Reputation: 629
It is difficult to describe the problem in Title. Let me give below example:
I have below dataframe
id value
asd123 2
asd123 4
asd124 15
asd124 32
asd125 2
asd125 3
asd126 5
asd126 14
asd126 22
asd127 7
asd127 17
asd127 30
asd128 23
asd128 28
asd129 3
asd130 25
asd131 56
asd132 3
asd133 53
I would need to look for same id group and two consecutive rows in value column difference greater than 5.(value column always asc) If it is just one record, it doesn't need to look for the difference for the value.
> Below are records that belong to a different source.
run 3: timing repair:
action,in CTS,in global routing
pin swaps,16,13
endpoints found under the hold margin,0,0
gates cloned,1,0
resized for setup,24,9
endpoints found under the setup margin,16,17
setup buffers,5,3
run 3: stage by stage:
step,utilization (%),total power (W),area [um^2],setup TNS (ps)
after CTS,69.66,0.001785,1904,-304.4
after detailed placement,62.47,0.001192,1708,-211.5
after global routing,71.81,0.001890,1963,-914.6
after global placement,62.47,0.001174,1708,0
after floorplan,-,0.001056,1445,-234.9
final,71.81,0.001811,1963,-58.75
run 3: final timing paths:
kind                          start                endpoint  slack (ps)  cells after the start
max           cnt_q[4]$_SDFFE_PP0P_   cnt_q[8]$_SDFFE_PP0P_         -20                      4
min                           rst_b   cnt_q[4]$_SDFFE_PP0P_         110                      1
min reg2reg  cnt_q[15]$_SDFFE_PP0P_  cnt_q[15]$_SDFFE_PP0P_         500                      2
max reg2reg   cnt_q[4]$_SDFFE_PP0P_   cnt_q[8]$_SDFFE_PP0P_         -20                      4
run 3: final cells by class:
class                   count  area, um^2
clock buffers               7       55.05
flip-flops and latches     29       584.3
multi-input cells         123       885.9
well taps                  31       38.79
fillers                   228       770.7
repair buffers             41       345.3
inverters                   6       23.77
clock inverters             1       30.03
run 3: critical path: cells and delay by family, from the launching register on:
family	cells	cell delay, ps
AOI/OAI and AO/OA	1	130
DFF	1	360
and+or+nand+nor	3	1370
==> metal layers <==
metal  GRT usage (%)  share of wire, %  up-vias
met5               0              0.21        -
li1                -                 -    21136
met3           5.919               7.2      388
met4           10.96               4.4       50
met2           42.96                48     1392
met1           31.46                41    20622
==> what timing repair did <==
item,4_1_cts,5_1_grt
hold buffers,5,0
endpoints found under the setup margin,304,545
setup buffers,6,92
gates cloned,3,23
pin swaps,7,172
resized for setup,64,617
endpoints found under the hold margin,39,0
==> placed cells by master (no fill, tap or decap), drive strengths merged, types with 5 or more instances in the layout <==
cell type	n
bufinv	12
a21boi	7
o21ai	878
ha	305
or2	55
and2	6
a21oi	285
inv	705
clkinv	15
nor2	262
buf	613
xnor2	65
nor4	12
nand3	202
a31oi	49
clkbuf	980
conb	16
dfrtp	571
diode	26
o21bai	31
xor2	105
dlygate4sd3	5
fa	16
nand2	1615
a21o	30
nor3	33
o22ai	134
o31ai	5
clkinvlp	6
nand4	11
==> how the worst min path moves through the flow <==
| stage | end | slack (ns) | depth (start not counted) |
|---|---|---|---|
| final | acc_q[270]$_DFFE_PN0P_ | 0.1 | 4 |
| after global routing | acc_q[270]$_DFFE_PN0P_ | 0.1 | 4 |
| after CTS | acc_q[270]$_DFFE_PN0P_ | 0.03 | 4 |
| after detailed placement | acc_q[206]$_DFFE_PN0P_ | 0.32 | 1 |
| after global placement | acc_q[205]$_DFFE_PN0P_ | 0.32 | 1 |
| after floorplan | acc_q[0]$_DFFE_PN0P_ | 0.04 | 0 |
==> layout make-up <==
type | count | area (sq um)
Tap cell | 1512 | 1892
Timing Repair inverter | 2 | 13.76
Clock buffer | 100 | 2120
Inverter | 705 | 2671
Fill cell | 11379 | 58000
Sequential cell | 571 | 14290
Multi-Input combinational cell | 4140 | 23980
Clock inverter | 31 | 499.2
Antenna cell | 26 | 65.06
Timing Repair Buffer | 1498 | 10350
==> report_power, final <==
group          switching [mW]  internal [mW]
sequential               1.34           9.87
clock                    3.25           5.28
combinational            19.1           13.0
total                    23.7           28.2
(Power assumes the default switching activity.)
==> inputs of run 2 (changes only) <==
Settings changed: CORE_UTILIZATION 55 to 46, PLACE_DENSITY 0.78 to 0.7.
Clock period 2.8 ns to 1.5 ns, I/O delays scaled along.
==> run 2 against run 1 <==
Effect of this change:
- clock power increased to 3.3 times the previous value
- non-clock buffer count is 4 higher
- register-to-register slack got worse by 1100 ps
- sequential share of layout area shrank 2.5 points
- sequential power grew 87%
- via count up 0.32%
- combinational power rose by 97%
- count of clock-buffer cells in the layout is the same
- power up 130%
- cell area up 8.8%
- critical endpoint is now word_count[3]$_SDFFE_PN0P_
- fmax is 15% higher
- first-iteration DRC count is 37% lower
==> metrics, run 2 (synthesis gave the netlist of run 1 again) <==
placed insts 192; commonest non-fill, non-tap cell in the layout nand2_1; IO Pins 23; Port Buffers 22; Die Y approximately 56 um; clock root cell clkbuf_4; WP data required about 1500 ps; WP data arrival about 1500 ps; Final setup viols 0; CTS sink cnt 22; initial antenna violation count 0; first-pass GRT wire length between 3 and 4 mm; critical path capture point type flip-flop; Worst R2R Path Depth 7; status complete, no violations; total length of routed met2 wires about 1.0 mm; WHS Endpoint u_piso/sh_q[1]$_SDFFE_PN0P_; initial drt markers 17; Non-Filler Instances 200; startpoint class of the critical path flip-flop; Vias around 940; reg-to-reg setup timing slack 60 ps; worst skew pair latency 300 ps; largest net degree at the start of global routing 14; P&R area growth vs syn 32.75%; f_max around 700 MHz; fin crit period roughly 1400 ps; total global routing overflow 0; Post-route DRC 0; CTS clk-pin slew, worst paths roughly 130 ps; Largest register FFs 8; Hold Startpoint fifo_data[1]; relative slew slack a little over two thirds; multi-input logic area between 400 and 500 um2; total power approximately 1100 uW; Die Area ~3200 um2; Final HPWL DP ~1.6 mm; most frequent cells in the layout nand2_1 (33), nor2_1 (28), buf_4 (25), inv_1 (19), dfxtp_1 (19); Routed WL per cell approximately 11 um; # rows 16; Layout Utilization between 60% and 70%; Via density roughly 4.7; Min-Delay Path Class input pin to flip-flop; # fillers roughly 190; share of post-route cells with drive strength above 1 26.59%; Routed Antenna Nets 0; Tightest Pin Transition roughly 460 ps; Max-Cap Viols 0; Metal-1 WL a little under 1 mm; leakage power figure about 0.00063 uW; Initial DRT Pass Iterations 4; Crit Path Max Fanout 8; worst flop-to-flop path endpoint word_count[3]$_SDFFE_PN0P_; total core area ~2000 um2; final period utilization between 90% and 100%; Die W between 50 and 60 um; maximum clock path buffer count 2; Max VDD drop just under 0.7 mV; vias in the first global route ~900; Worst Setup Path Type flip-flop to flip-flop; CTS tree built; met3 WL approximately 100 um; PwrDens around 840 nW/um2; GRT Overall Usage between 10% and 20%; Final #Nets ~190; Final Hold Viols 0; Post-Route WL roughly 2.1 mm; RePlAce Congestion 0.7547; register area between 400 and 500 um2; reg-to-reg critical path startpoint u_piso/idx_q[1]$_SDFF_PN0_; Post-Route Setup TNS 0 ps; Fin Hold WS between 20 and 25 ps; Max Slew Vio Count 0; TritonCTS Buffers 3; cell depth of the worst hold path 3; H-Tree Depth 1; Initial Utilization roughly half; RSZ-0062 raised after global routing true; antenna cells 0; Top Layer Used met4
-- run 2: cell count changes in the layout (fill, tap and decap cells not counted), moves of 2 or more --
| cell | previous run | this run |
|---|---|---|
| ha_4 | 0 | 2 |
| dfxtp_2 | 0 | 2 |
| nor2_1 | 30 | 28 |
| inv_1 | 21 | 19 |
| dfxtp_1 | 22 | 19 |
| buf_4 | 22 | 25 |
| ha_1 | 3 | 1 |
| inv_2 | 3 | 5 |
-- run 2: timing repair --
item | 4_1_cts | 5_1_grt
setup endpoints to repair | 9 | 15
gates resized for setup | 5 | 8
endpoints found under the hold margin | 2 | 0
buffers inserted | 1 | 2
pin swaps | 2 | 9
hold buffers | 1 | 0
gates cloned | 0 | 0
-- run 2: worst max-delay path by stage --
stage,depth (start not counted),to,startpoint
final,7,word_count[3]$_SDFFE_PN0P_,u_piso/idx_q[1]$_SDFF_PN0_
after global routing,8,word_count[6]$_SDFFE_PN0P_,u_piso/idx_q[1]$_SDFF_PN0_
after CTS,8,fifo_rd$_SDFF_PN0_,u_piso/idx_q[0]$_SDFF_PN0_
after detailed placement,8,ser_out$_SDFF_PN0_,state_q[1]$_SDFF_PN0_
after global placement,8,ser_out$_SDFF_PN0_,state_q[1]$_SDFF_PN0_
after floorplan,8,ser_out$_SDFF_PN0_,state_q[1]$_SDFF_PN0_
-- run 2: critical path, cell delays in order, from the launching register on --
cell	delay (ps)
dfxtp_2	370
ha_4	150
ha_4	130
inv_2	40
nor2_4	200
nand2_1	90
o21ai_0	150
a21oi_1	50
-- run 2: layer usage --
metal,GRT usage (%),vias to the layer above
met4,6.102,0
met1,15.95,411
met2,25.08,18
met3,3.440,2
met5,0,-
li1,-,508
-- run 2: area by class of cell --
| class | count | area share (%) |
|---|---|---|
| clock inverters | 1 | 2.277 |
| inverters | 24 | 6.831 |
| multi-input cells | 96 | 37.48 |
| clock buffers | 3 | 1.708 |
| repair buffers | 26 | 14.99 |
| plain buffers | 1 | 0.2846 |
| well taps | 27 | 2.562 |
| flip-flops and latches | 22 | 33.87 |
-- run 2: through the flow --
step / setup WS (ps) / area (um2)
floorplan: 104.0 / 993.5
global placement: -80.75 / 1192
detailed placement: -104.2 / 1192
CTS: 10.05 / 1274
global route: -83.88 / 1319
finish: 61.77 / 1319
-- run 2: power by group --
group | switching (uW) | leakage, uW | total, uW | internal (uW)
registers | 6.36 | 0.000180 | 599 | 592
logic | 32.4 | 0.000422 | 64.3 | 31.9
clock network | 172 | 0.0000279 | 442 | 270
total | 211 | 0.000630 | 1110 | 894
### config.mk
export PLATFORM = sky130hd
export DESIGN_NAME = cla_nibble_sequencer
export DESIGN_NICKNAME = d
export VERILOG_FILES = /design/src/rtl/cla_nibble_sequencer.sv
export SDC_FILE = /design/constraint.sdc
export NUM_CORES = 1
export LEC_CHECK = 0
export ABC_CLOCK_PERIOD_IN_PS = 4960
export CORE_ASPECT_RATIO = 0.8
export CORE_MARGIN = 2
export CORE_UTILIZATION = 50
export CTS_BUF_LIST = sky130_fd_sc_hd__clkbuf_8 sky130_fd_sc_hd__clkbuf_16
export DETAILED_ROUTE_END_ITERATION = 12
export HOLD_SLACK_MARGIN = 0.02
export PLACE_DENSITY_LB_ADDON = 0.3
export SYNTH_ARGS = -nofsm -noshare
export SYNTH_HDL_FRONTEND = slang
export SYNTH_SLANG_ARGS = --single-unit
### constraint.sdc
create_clock -name clk -period 4.96 [get_ports clk]
set_input_delay 0.992 -clock clk [delete_from_list [all_inputs] [get_ports clk]]
set_output_delay 0.992 -clock clk [all_outputs]
set_load 0.005 [all_outputs]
I tried adding a sequence column for my DF:
id value sequence
asd123 2 1
asd123 4 2
asd124 15 1
asd124 32 2
asd125 2 1
asd125 3 2
asd126 5 1
asd126 14 2
asd126 22 3
asd127 7 1
asd127 17 2
asd127 30 3
asd128 23 1
asd128 28 2
asd129 3 1
asd130 25 1
asd131 56 1
asd132 3 1
asd133 53 1
Basically, i can drop if sequence = 1 records, for sequence greater than 1, I need to look for the difference of Values column among the rows, if values difference greater than 5, i need to filter out that records. For examples like 3 rows, i need to look two consecutive rows and minus seq 2 - seq 1 values and 3-2, if either results greater than 5, i will need id.
Thank you in advance.
df['sequence']=df.groupby('id').cumcount()
df_2=df[df['sequence']>=2]
Upvotes: 0
Views: 741
Reputation: 153460
IIUC:
df.set_index('id').groupby(level=0).diff().query('value > 5').index.unique().tolist()
Output:
['asd124', 'asd126', 'asd127']
Upvotes: 1